My mama always said that I was born with Forrest Gump feet…so my fashion choices were limited. She had the option of sending me to school with braces on my legs or with special shoes. Back in those days, “special shoes” was the medical term that podiatrists used to describe saddle shoes. And “saddle shoes” was the politically correct way of saying Shane dressed like a f**king cheerleader.
While it took a few years, and some ribbing from my classmates, I managed to grow out of my Gump feet. In time, I also rose above my reputation as Morristown’s cutest cross-dresser.
In mom’s defense, I had medical issues that forced her to dress me like Cindy Brady boarding The Good Ship Lollipop. My sister Sherry, on the other hand, had no such reason to send me to school looking like the love child of Steve Urkel and Punky Brewster.
[NOTE: Before I continue, let me just say that I adore my sister Sherry. I idolized her growing up, so I had no reason to question her fashion advice. She wanted her little brother to avoid all the trappings of high school. The trappings that could turn a “super-cute boy” like me into…well…a teenager. So I took her “Stay gold Pony Boy” advice to heart, and I never gave the outfit that she picked out for me a second look. And since I was able to charm the parachute-pants off girls in middle school…I really didn’t think one outfit could change all that in high school.]
“Take those ridiculous things off!”
I can still recall the most minute details from my first day at Morristown High School: a school where they brew a melting pot of more than just John Hughes clichés. We’re talking white, black, and yellow; straight, gay, and crooked; clean, burnt, and extra crispy. Scared freshman struggled to doggy-paddle their way through a sea of hacky-sac circles, decked suede Pumas, and cigarette smoke rings. You could feel their uneasiness. Desperate to climb the first rung of the high school social ladder, yet fearful of belly-flopping into the shark-infested waters of the high school fish bowl.
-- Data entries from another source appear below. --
File: src/rtl/adc_sample_sequencer_pkg.sv
// Shared types and helpers for the ADC sample sequencer.
package adc_sample_sequencer_pkg;

    typedef enum logic [1:0] {
        IDLE  = 2'd0,
        BUSY  = 2'd1,
        DRAIN = 2'd2
    } state_e;

    // Channel-index width; a single channel still carries a 1-bit index.
    function automatic int ch_width(input int n);
        return (n > 1) ? $clog2(n) : 1;
    endfunction

endpackage

File: src/rtl/adc_sample_sequencer_fifo.sv
// Show-ahead output FIFO; accepts a push while full if a pop happens in the same cycle.
module sample_fifo #(
    parameter int ABITS = 4,
    parameter int DBITS = 8
) (
    input  logic             clk_i,
    input  logic             rst_i,
    input  logic             push_i,
    input  logic [DBITS-1:0] din_i,
    input  logic             pop_i,
    output logic [DBITS-1:0] dout_o,
    output logic             full_o,
    output logic             empty_o
);
    localparam int DEPTH = 1 << ABITS;

    logic [DBITS-1:0] mem_q [DEPTH];
    logic [ABITS-1:0] wptr_q, rptr_q;
    logic [ABITS:0]   cnt_q;
    logic             do_push, do_pop;

    assign empty_o = (cnt_q == '0);
    assign full_o  = cnt_q[ABITS];
    assign do_pop  = pop_i && !empty_o;
    assign do_push = push_i && (!full_o || do_pop);
    assign dout_o  = empty_o ? '0 : mem_q[rptr_q];

    always_ff @(posedge clk_i) begin
        if (do_push) mem_q[wptr_q] <= din_i;
    end

    always_ff @(posedge clk_i) begin
        if (rst_i) begin
            wptr_q <= '0;
            rptr_q <= '0;
            cnt_q  <= '0;
        end else begin
            if (do_push) wptr_q <= wptr_q + ABITS'(1);
            if (do_pop)  rptr_q <= rptr_q + ABITS'(1);
            if (do_push && !do_pop)      cnt_q <= cnt_q + (ABITS+1)'(1);
            else if (!do_push && do_pop) cnt_q <= cnt_q - (ABITS+1)'(1);
        end
    end

endmodule

File: src/rtl/adc_sample_sequencer.sv
// Periodic multi-channel SPI ADC sampler: starts a round per tick, collects results,
// and streams {channel, result} words through an output FIFO.
module adc_sample_sequencer
    import adc_sample_sequencer_pkg::*;
#(
    parameter int NUM_ADC    = 5,
    parameter int DATA_W     = 16,
    parameter int PERIOD_W   = 16,
    parameter int TIMEOUT    = 1024,
    parameter int FIFO_ABITS = 4,
    localparam int CH_W      = ch_width(NUM_ADC)
) (
    input  logic                      clock,
    input  logic                      reset,
    input  logic                      enable,
    input  logic [PERIOD_W-1:0]       period,
    input  logic [NUM_ADC-1:0]        ch_mask,
    input  logic                      clear_err,
    output logic [NUM_ADC-1:0]        spi_ena,
    input  logic [NUM_ADC-1:0]        spi_fin,
    input  logic [NUM_ADC*DATA_W-1:0] spi_data,
    output logic                      m_valid,
    output logic [CH_W+DATA_W-1:0]    m_data,
    input  logic                      m_ready,
    output logic                      busy,
    output logic                      round_done,
    output logic                      overrun,
    output logic                      timeout_err,
    output logic                      fifo_full,
    output logic                      fifo_empty
);
    localparam int TO_W = $clog2(TIMEOUT) + 1;

    state_e              state_q;
    logic [PERIOD_W-1:0] cnt_q;
    logic [TO_W-1:0]     tmo_q;
    logic [NUM_ADC-1:0]  pending_q, rdy_q, spi_ena_q;
    logic [DATA_W-1:0]   cap_q [NUM_ADC];
    logic                round_done_q, overrun_q, timeout_q;

    logic                tick, fifo_pop, push;
    logic [NUM_ADC-1:0]  fin_hit, pending_d, push_oh;
    logic [CH_W-1:0]     push_idx;
    logic [DATA_W-1:0]   push_data;

    assign tick      = enable && (cnt_q == period);
    assign fin_hit   = (state_q == BUSY) ? (spi_fin & pending_q) : '0;
    assign pending_d = pending_q & ~fin_hit;
    assign fifo_pop  = m_valid && m_ready;
    assign push      = (|rdy_q) && (!fifo_full || fifo_pop);

    // Lowest-index ready channel wins the single push slot.
    always_comb begin
        push_idx  = '0;
        push_data = '0;
        push_oh   = '0;
        for (int i = NUM_ADC - 1; i >= 0; i--) begin
            if (rdy_q[i]) begin
                push_idx  = CH_W'(i);
                push_data = cap_q[i];
            end
        end
        for (int i = 0; i < NUM_ADC; i++) begin
            push_oh[i] = push && (push_idx == CH_W'(i));
        end
    end

    always_ff @(posedge clock) begin
        if (reset) begin
            state_q      <= IDLE;
            cnt_q        <= '0;
            tmo_q        <= '0;
            pending_q    <= '0;
            rdy_q        <= '0;
            spi_ena_q    <= '0;
            round_done_q <= 1'b0;
            overrun_q    <= 1'b0;
            timeout_q    <= 1'b0;
            for (int i = 0; i < NUM_ADC; i++) cap_q[i] <= '0;
        end else begin
            spi_ena_q    <= '0;
            round_done_q <= 1'b0;
            cnt_q        <= (!enable || tick) ? '0 : cnt_q + PERIOD_W'(1);
            rdy_q        <= (rdy_q & ~push_oh) | fin_hit;
            for (int i = 0; i < NUM_ADC; i++) begin
                if (fin_hit[i]) cap_q[i] <= spi_data[i*DATA_W +: DATA_W];
            end

            // Set events are assigned last so they win over a same-cycle clear.
            if (clear_err) begin
                overrun_q <= 1'b0;
                timeout_q <= 1'b0;
            end
            if (tick && state_q != IDLE) overrun_q <= 1'b1;

            case (state_q)
                IDLE: begin
                    tmo_q <= '0;
                    if (tick && |ch_mask) begin
                        spi_ena_q <= ch_mask;
                        pending_q <= ch_mask;
                        state_q   <= BUSY;
                    end
                end
                BUSY: begin
                    tmo_q     <= tmo_q + TO_W'(1);
                    pending_q <= pending_d;
                    if (pending_d == '0) begin
                        state_q <= DRAIN;
                    end else if (tmo_q == TO_W'(TIMEOUT - 1)) begin
                        pending_q <= '0;
                        timeout_q <= 1'b1;
                        state_q   <= DRAIN;
                    end
                end
                DRAIN: begin
                    if (rdy_q == '0) begin
                        round_done_q <= 1'b1;
                        state_q      <= IDLE;
                    end
                end
                default: state_q <= IDLE;
            endcase
        end
    end

    sample_fifo #(
        .ABITS(FIFO_ABITS),
        .DBITS(CH_W + DATA_W)
    ) u_fifo (
        .clk_i  (clock),
        .rst_i  (reset),
        .push_i (push),
        .din_i  ({push_idx, push_data}),
        .pop_i  (fifo_pop),
        .dout_o (m_data),
        .full_o (fifo_full),
        .empty_o(fifo_empty)
    );

    assign m_valid     = !fifo_empty;
    assign spi_ena     = spi_ena_q;
    assign busy        = (state_q != IDLE);
    assign round_done  = round_done_q;
    assign overrun     = overrun_q;
    assign timeout_err = timeout_q;

endmodule

File: config.mk
export PLATFORM = sky130hd
export DESIGN_NAME = adc_sample_sequencer
export DESIGN_NICKNAME = d
export VERILOG_FILES = /design/src/rtl/adc_sample_sequencer_pkg.sv /design/src/rtl/adc_sample_sequencer_fifo.sv /design/src/rtl/adc_sample_sequencer.sv
export SDC_FILE = /design/constraint.sdc
export NUM_CORES = 1
export LEC_CHECK = 0
export ABC_AREA = 1
export CAP_MARGIN = 5
export CORE_ASPECT_RATIO = 1.2
export CORE_MARGIN = 2
export CORE_UTILIZATION = 55
export CTS_BUF_LIST = sky130_fd_sc_hd__clkbuf_4 sky130_fd_sc_hd__clkbuf_8
export DETAILED_ROUTE_END_ITERATION = 12
export PLACE_DENSITY = 0.76
export SETUP_SLACK_MARGIN = 0.5
export SYNTH_ARGS = -nofsm -noshare
export SYNTH_HDL_FRONTEND = slang
export SYNTH_SLANG_ARGS = --single-unit
export TNS_END_PERCENT = 100
File: constraint.sdc
create_clock -name clock -period 2.3 [get_ports clock]
set_input_delay 0.575 -clock clock [delete_from_list [all_inputs] [get_ports clock]]
set_output_delay 0.575 -clock clock [all_outputs]
set_load 0.01 [all_outputs]
==> metrics.md <==
| Metric | Value |
|---|---|
| Layout Skew | `0.0471 ns` |
| Post-Place Cells | `2340` |
| GRT Total Usage | `0.283` |
| Final Cycle Share | `1.32` |
| Main combinational cell family by area after synthesis | `simple AND/OR/NAND/NOR gates` |
| Status | `complete, but fails checks` |
| Worst setup margin | `-0.744 ns` |
| VDD IR-drop max | `0.553 mV` |
| Post-Synthesis Mean Instance Area | `11.5 um2` |
| Initial antenna violation count | `0` |
| Clock power frac | `0.293` |
| Synthesized flop and latch total | `448` |
| Worst-margin pin slew | `0.518 ns` |
| Largest net degree at the start of global routing | `52` |
| DIE WIDTH | `176 um` |
| Max Fclk | `0.329 GHz` |
| Post-synthesis xor/xnor area fraction | `0.00494` |
| Vias | `15400` |
| Ys flop type | `edfxtp_1` |
| Total gr overflow | `0` |
| Starting Density | `0.557` |
| Adder-Cell Fraction of Synth Area | `0.00872` |
| Ant diodes | `0` |
| Post-Syn Nets | `1826` |
| Compound-Gate Fraction of Synth Area | `0.111` |
| Layout area overhead | `35.4%` |
| CP max stage cell | `dfxtp_4` |
| Logic pwr share | `0.323` |
| Final core utilization | `0.754` |
| Yosys warnings | `0` |
| P_leak | `9.98 nW` |
| First-pass DRT Iterations | `5` |
| Die area | `37000 um2` |
| Routed WL per cell | `22.8 um` |
| Ports | `142` |
| Syn Std Cell Area | `19500 um2` |
| Routability congestion estimate from global placement | `0.867` |
| CTS root buffer | `clkbuf_8` |
| WP data required | `1.73 ns` |
| Max Slew Vio Count | `0` |
| Post-place setup slack | `-0.320 ns` |
| Power per cell area | `882 nW/um2` |
| Simple-gate share of the synthesized area | `0.157` |
| Post-DP HPWL | `28800 um` |
| WP data arrival | `2.47 ns` |
| Vias in the first global route | `14700` |
| # setup viols final | `21` |
| Setup crit end kind | `output pin` |
| Number of synthesized flops with an enable pin | `384` |
| Worst Hold Class | `flip-flop to flip-flop` |
| Clk sinks | `448` |
| Met2 routed WL | `29200 um` |
| Setup TNS | `-11.62 ns` |
| Number of DRC markers in iteration 0 | `1703` |
| Min Clock Period, post-route | `3.04 ns` |
| CP Launch Type | `flip-flop` |
| CTS tree | `yes` |
| Max incr delay on CP | `0.37 ns` |
| Fin cells | `2564` |
| Hold buffers post-CTS | `0` |
| I/O Buffers | `141` |
| RSZ-0062 raised after global routing | `yes` |
| CP most frequent cell | `buf_12` |
| Wirelength, routed | `58400 um` |
| Filler cell count | `1912` |
| Share of cell area taken by muxes after synthesis | `0` |
| Endpoints failing hold | `0` |
| CP cell instances | `buf_12, buf_12, clkinv_16, buf_16, buf_4, o21ai_0, o221ai_1, nand3_1, a21oi_2, buf_2` |
| CTS clk-pin slew, worst paths | `0.08 ns` |
| Share of cells above drive strength 1 | `0.301` |
| Part of the power in registers | `0.384` |
| Via density | `6.00` |
| Post-Place Cell Area | `22800 um2` |
| Num CTS Buffers | `68` |
| Global-route wire length before repair | `80000 um` |
| Sw Share | `0.315` |
| DR top layer | `met4` |
| H-tree levels | `3` |
| Worst rel slew slack | `0.654` |
| Antenna Nets Post-Route | `0` |
| Rows | `75` |
| Met1 WL | `20100 um` |
| Final instance area | `26400 um2` |
| Crit Path Category | `flip-flop to output pin` |
| Maximum fanout along the worst path | `5` |
| Post-synthesis sequential area ratio | `0.657` |
| Wire length on met3 | `5610 um` |
| Cell internal pwr | `16.0 mW` |
| Syn Inst Count | `1702` |
| Die Ht | `210 um` |
| Clock buffer depth | `3` |
| Failing checks | `setup timing` |
| Post-synth ARST share | `0` |
| Sw Pwr | `7.33 mW` |
| Core area | `35000 um2` |
| Yosys cell types | `43` |
| Clock latency on the worst-skew pair | `0.64 ns` |
| # Max-Cap Violations | `0` |
| Number of nets in the layout | `2176` |
| Drt drc | `0` |
state kept, by name, indices dropped and copies added, names as in the netlist, 2 cells and up, named ones only:
signal,cells
u_fifo.mem_q,304
cap_q,80
cnt_q,16
tmo_q,11
pending_q,5
rdy_q,5
spi_ena,5
u_fifo.cnt_q,5
u_fifo.rptr_q,4
u_fifo.wptr_q,4
state_q,2
area by class of cell:
| cell class | count | area [um2] | area share |
|---|---|---|---|
| sequential | 448 | 12800 | 0.486 |
| multi-input combinational | 985 | 6270 | 0.237 |
| timing repair buffer | 371 | 4610 | 0.175 |
| clock buffer | 93 | 1170 | 0.0442 |
| inverter | 177 | 702 | 0.0266 |
| tap | 462 | 578 | 0.0219 |
| clock inverter | 27 | 206 | 0.00782 |
| timing repair inverter | 1 | 30.0 | 0.00114 |
timing repair:
item / in CTS / in global routing
endpoints found under the setup margin: 675 / 676
gates cloned: 22 / 12
setup buffers: 37 / 33
pin swaps: 57 / 94
resized for setup: 200 / 172
metrics by stage:
step	total power [mW]	hold WS, ns
floorplan	12.0	0.444
global placement	13.8	0.457
detailed placement	14.0	0.456
CTS	21.1	0.473
global route	23.9	0.493
finish	23.3	0.477
logic make-up after synthesis:
group	Yosys count
adder cells (fa/ha/maj)	13
buffers and inverters	270
XOR/XNOR	11
AND/OR/NAND/NOR	591
AO/OA/AOI/OAI	369
flip-flops	448
synth_stat cells (2+ instances only):
master / count / share of area
a21oi_1: 50 / 0.013
a221oi_1: 17 / 0.0076
buf_1: 4 / 0.00077
buf_12: 8 / 0.0082
buf_2: 20 / 0.0051
buf_4: 2 / 0.00077
buf_6: 2 / 0.0012
clkbuf_1: 56 / 0.011
dfxtp_1: 64 / 0.066
edfxtp_1: 384 / 0.59
ha_1: 12 / 0.0077
inv_1: 160 / 0.031
inv_2: 16 / 0.0031
nand2_1: 142 / 0.027
nand3_1: 75 / 0.019
nand3b_1: 4 / 0.0015
nand4_1: 10 / 0.0032
nand4_2: 2 / 0.0013
nor2_1: 252 / 0.048
nor2_2: 2 / 0.00064
nor2_4: 80 / 0.046
nor3_1: 9 / 0.0023
nor3_2: 4 / 0.0021
nor3b_1: 3 / 0.0012
nor4_1: 3 / 0.00096
o21ai_0: 193 / 0.050
o21ai_1: 27 / 0.0069
o221ai_1: 58 / 0.026
o22ai_1: 18 / 0.0058
o31ai_1: 3 / 0.0012
xnor2_1: 2 / 0.00090
xor2_1: 9 / 0.0040
power groups by stage:
stage               clock, mW  combinational (mW)  sequential, mW
detailed placement          0                4.87            9.10
global route             7.15                7.79            8.95
global placement            0                4.70            9.10
CTS                      6.67                5.56            8.91
floorplan                   0                2.95            9.06
finish                   6.83                7.51            8.95
layout by cell type (no fill, tap or decap), drive strengths merged, types with 2 or more instances in the layout:
cell,n
a21oi,50
a221oi,17
buf,240
bufinv,3
clkbuf,104
clkdlybuf4s15,2
clkdlybuf4s50,109
clkinv,21
clkinvlp,4
dfxtp,64
dlygate4sd2,8
edfxtp,384
ha,12
inv,177
nand2,145
nand3,76
nand3b,4
nand4,12
nor2,334
nor3,13
nor3b,4
nor4,3
o21ai,220
o221ai,58
o22ai,18
o31ai,3
xnor2,2
xor2,9
layer usage:
metal | global-route usage | vias up
met1 | 0.341 | 7294
met4 | 0.144 | 0
met3 | 0.0503 | 271
li1 | - | 6694
met5 | 0 | -
met2 | 0.490 | 1123
critical path, delay by kind of cell, from the launching register on:
kind / cells / cell delay [ns]
compound gates: 3 / 0.55
simple gates: 1 / 0.13
buf+inv: 6 / 0.77
flops: 1 / 0.37
path summary, 6_finish.rpt:
check,from,slack (ns),cells after the start,to
worst max-delay path,flip-flop,-0.74,10,m_data[15]
worst min-delay path,tmo_q[7],0.48,2,tmo_q[7]
worst max register to register,u_fifo.cnt_q[3],-0.11,14,u_fifo.cnt_q[4]
worst min register to register,tmo_q[7],0.48,2,tmo_q[7]
No activity file was read; power rests on OpenSTA's default activity.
And then there was me…
As soon as I stepped off the bus, it was clear that I had committed a wardrobe malfunction of Janet–Miss Jackson if You’re Nasty–proportions. I wore Bugle Boy khaki suspender pants on my first day of high school. Not pre-school. High school!!! Belted just below my nipples, the clown pants made me look like an anorexic alcoholic who hadn’t eaten since the Irish Potato Famine.
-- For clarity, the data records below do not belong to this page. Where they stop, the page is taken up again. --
$ cat src/flat_wrapper.sv
// flat-port wrapper written by rule: the top's interface ports become plain ports
module imem_loader_flat 
#(
  parameter int N     = 32,
  parameter int DEPTH = 64,
  parameter int AW    = 6
)
  (clk, reset, load_start, cpu_reset, load_done, load_count, load_err, dbg_state_o, bus_wr_valid, bus_wr_data, bus_wr_last, bus_addr, bus_wr_ready, bus_q);
  imem_loader_if #(.N(N), .AW(AW)) bus_i ();
  input  logic clk;
  input  logic reset;
  input  logic load_start;
  output logic cpu_reset;
  output logic load_done;
  output logic [AW:0] load_count;
  output logic load_err;
  output logic [1:0] dbg_state_o;
  input wire logic [$bits(bus_i.wr_valid)-1:0] bus_wr_valid;
  input wire logic [$bits(bus_i.wr_data)-1:0] bus_wr_data;
  input wire logic [$bits(bus_i.wr_last)-1:0] bus_wr_last;
  input wire logic [$bits(bus_i.addr)-1:0] bus_addr;
  output wire logic [$bits(bus_i.wr_ready)-1:0] bus_wr_ready;
  output wire logic [$bits(bus_i.q)-1:0] bus_q;
  assign bus_i.wr_valid = bus_wr_valid;
  assign bus_i.wr_data = bus_wr_data;
  assign bus_i.wr_last = bus_wr_last;
  assign bus_i.addr = bus_addr;
  assign bus_wr_ready = bus_i.wr_ready;
  assign bus_q = bus_i.q;
  imem_loader #(.N(N), .DEPTH(DEPTH), .AW(AW)) u_core (.clk(clk), .reset(reset), .load_start(load_start), .bus(bus_i), .cpu_reset(cpu_reset), .load_done(load_done), .load_count(load_count), .load_err(load_err), .dbg_state_o(dbg_state_o));
endmodule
I’m not sure about the rest of my body, but my cheeks were flaming more than my favorite WHAM cassette. I considered hiding, but I had already drawn attention from two of my former girlfriends [let’s call them Blonde and Blonder]. I knew I was fried the moment Blonde and Blonder waltzed up to me and started surveying my wacky khaki package.
As Blonde squeezed my flaming cheek, Blonder plucked my suspenders like Eddie Van Halen. And to this day, I haven’t forgotten the looks on their faces or the eight words that Blonder uttered in jest:
“Ooooh, look at Shaney! Isn’t he so cute?”
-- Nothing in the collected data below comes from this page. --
[config.mk]
export PLATFORM = sky130hd
export DESIGN_NAME = forward_hazard_unit
export DESIGN_NICKNAME = d
export VERILOG_FILES = /design/src/rtl/forward_hazard_unit.sv
export SDC_FILE = /design/constraint.sdc
export NUM_CORES = 1
export LEC_CHECK = 0
export BUFFER_PORTS_ARGS = -buffer_cell sky130_fd_sc_hd__buf_2
export CAP_MARGIN = 20
export CORE_AREA = 2 2 64 66
export CTS_CLUSTER_DIAMETER = 200
export DETAILED_ROUTE_END_ITERATION = 12
export DIE_AREA = 0 0 66 68
export PLACE_DENSITY = 0.7
export SKIP_CTS_REPAIR_TIMING = 1
export SLEW_MARGIN = 10
export SYNTH_ARGS = -nofsm -noshare
export SYNTH_HDL_FRONTEND = slang
export SYNTH_SLANG_ARGS = --single-unit
[constraint.sdc]
create_clock -name clk -period 5.1 [get_ports clk]
set_input_delay 0.765 -clock clk [delete_from_list [all_inputs] [get_ports clk]]
set_output_delay 0.765 -clock clk [all_outputs]
set_load 0.01 [all_outputs]
[src/rtl/forward_hazard_unit.sv]
// -----------------------------------------------------------------------------
// forward_hazard_unit
//
// Purpose:
//   Forwarding and load-use hazard unit for a classic 5-stage pipeline. It
//   keeps its own shadow copy of the destination info for the instructions in
//   EX, MEM and WB. It uses that copy to do three things:
//     - compute registered operand-mux selects for the instruction that is
//       about to enter EX;
//     - raise a one-cycle combinational stall when a load result is needed
//       by the very next instruction;
//     - count stall cycles in a saturating counter.
//
// Ports:
//   clk          in   1   single clock, rising edge
//   rst          in   1   asynchronous, active-high reset
//   ID_Valid     in   1   a real instruction is in decode
//   ID_Rs        in   5   first source register of the decode instruction
//   ID_Rt        in   5   second source register of the decode instruction
//   ID_UsesRs    in   1   decode instruction reads ID_Rs
//   ID_UsesRt    in   1   decode instruction reads ID_Rt
//   ID_Rd        in   5   destination register of the decode instruction
//   ID_RegWrite  in   1   decode instruction writes ID_Rd
//   ID_MemRead   in   1   decode instruction is a load
//   Flush        in   1   squash the decode instruction (taken branch)
//   ForwardA     out  2   registered EX operand-A select
//   ForwardB     out  2   registered EX operand-B select
//   Stall        out  1   combinational; hold PC and IF/ID this cycle
//   StallCount   out  16  saturating count of stall cycles
//
// Select encoding: 00 = register file, 01 = MEM/WB result,
//                  10 = EX/MEM result, 11 = never driven.
// -----------------------------------------------------------------------------
module forward_hazard_unit (
  input  logic        clk,
  input  logic        rst,
  input  logic        ID_Valid,
  input  logic [4:0]  ID_Rs,
  input  logic [4:0]  ID_Rt,
  input  logic        ID_UsesRs,
  input  logic        ID_UsesRt,
  input  logic [4:0]  ID_Rd,
  input  logic        ID_RegWrite,
  input  logic        ID_MemRead,
  input  logic        Flush,
  output logic [1:0]  ForwardA,
  output logic [1:0]  ForwardB,
  output logic        Stall,
  output logic [15:0] StallCount
);

  localparam logic [1:0] SEL_RF  = 2'b00;
  localparam logic [1:0] SEL_MEM = 2'b01;
  localparam logic [1:0] SEL_EX  = 2'b10;

  localparam int EX_IDX  = 0;
  localparam int MEM_IDX = 1;
  localparam int WB_IDX  = 2;

  typedef struct packed {
    logic       valid;
    logic [4:0] rd;
    logic       regwrite;
    logic       memread;
  } slot_t;

  // Shadow pipeline: index 0 = EX, 1 = MEM, 2 = WB.
  slot_t slot [3];

  slot_t      insert;
  logic       insert_real;
  logic       stall_c;
  logic [1:0] fwd_a_next;
  logic [1:0] fwd_b_next;

  // A slot can supply a value only if it really writes a non-zero register.
  function automatic logic is_source(input slot_t s);
    return s.valid && s.regwrite && (s.rd != 5'd0);
  endfunction

  // EX/MEM result wins over MEM/WB because it is the younger write.
  function automatic logic [1:0] fwd_select(input logic [4:0] src,
                                            input logic       uses,
                                            input slot_t      ex_s,
                                            input slot_t      mem_s);
    logic [1:0] sel;
    sel = SEL_RF;
    if (uses) begin
      if (is_source(ex_s) && (ex_s.rd == src))
        sel = SEL_EX;
      else if (is_source(mem_s) && (mem_s.rd == src))
        sel = SEL_MEM;
    end
    return sel;
  endfunction

  function automatic logic [15:0] sat_inc16(input logic [15:0] v);
    return (v == 16'hFFFF) ? v : v + 16'd1;
  endfunction

  // Load-use detection: a load in EX cannot forward to the instruction now
  // in decode, so decode holds for one cycle while a bubble enters EX.
  always_comb begin
    stall_c = 1'b0;
    if (!rst && ID_Valid && !Flush &&
        slot[EX_IDX].memread && is_source(slot[EX_IDX])) begin
      if ((ID_UsesRs && (ID_Rs == slot[EX_IDX].rd)) ||
          (ID_UsesRt && (ID_Rt == slot[EX_IDX].rd)))
        stall_c = 1'b1;
    end
  end

  assign Stall = stall_c;

  // Flush and stall both turn the insert into a bubble.
  always_comb begin
    insert_real = ID_Valid && !stall_c && !Flush;
    insert      = '0;
    if (insert_real) begin
      insert.valid    = 1'b1;
      insert.rd       = ID_Rd;
      insert.regwrite = ID_RegWrite;
      insert.memread  = ID_MemRead;
    end
  end

  always_comb begin
    fwd_a_next = SEL_RF;
    fwd_b_next = SEL_RF;
    if (insert_real) begin
      fwd_a_next = fwd_select(ID_Rs, ID_UsesRs, slot[EX_IDX], slot[MEM_IDX]);
      fwd_b_next = fwd_select(ID_Rt, ID_UsesRt, slot[EX_IDX], slot[MEM_IDX]);
    end
  end

  // ID -> EX boundary: shift shadow slots and register selects and count.
  always_ff @(posedge clk or posedge rst) begin
    if (rst) begin
      for (int i = 0; i < 3; i++)
        slot[i] <= '0;
      ForwardA   <= SEL_RF;
      ForwardB   <= SEL_RF;
      StallCount <= 16'd0;
    end else begin
      slot[WB_IDX]  <= slot[MEM_IDX];
      slot[MEM_IDX] <= slot[EX_IDX];
      slot[EX_IDX]  <= insert;
      ForwardA      <= fwd_a_next;
      ForwardB      <= fwd_b_next;
      if (stall_c)
        StallCount <= sat_inc16(StallCount);
    end
  end

endmodule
But she didn’t say this in a “Chachi’s so cute” kind of way. No, these were the words of a grandparent squeezing the cheeks of an infant who’d just discovered the joys of eating poop. I was the infant, minus the diaper. Hell, who needed a diaper when I had Hefty-brand suspender pants to carry my shit.
By the time I crossed the entrance to MHS–like a threshold between boyhood and manhood–my Bozo T. Clown pants had already made me public enema #1. I clicked my Jaclar high-tops and mimicked Dorothy by heart. “There’s no place like [middle school]. There’s no place like [middle school].” But I wasn’t in middle school anymore, and the great and powerful Oz was about to eat me up before lunch.
Speaking of lunch, that’s where my next huge embarrassment awaited.
“This information cannot leave this room. Okay? It would devastate my reputation as a dude.”
If you are what you wear on the first day of high school, then I’m convinced the rest of your social existence rides on who you share a table with at lunchtime. I prayed to the gods that I’d share a lunch period with at least one of my best friends, but no such luck. Actually, I think all my friends took one good look at my suspenders and begged for a schedule change.
Fearing fashion guilt by association, I imagined they stormed into the Principal’s office and pleated their case:
“You don’t understand Mr. Rooney, he’s wearing Bugle Boy khaki suspender pants.”
“I’m pretty sure they’re the same pants my brother wore to kindergarten.”
“I mean, what’s next? An Alf lunch box?”
“Boys, I’ve heard your statements. And quite frankly I am horrified!!!”
“You mean, horrified that we’re such awful friends?”
“No! I am horrified that Bugle Boy makes suspender pants for high school students.”
The office erupts with laughter.
Meanwhile, I was looking for at least one familiar face in a cafeteria filled with sophomores who ignored me and freshmen who pretended not to know me. Christ, with the get-up I was wearing I had a better chance of scoring a seat at Chuck-E-Cheese.
I finally set up camp next to several harmless-looking gnomes who must have raided Alex P. Keaton’s wardrobe. We’re talking Izod sweater vests and Jox-brand velcro sneakers. The closest thing to a jock among them was wearing a varsity jacket with a harp on the back. I offered a faint hello to my new best friends, buried my head in my tray, and started eating. Until suddenly, and inexplicably, I found my bony index finger was lodged in my proboscis.
As luck would have it, my quick pick caught the attention of [let’s call him Biff], a sophomore whose brains were in his love handles. Destined to work in the school cafeteria upon graduating, Biff couldn’t let this opportunity pass him by. So with all the dimwitted passion of Rocky Balboa calling out to his equally dimwitted Adrian, Biff let out the following cry…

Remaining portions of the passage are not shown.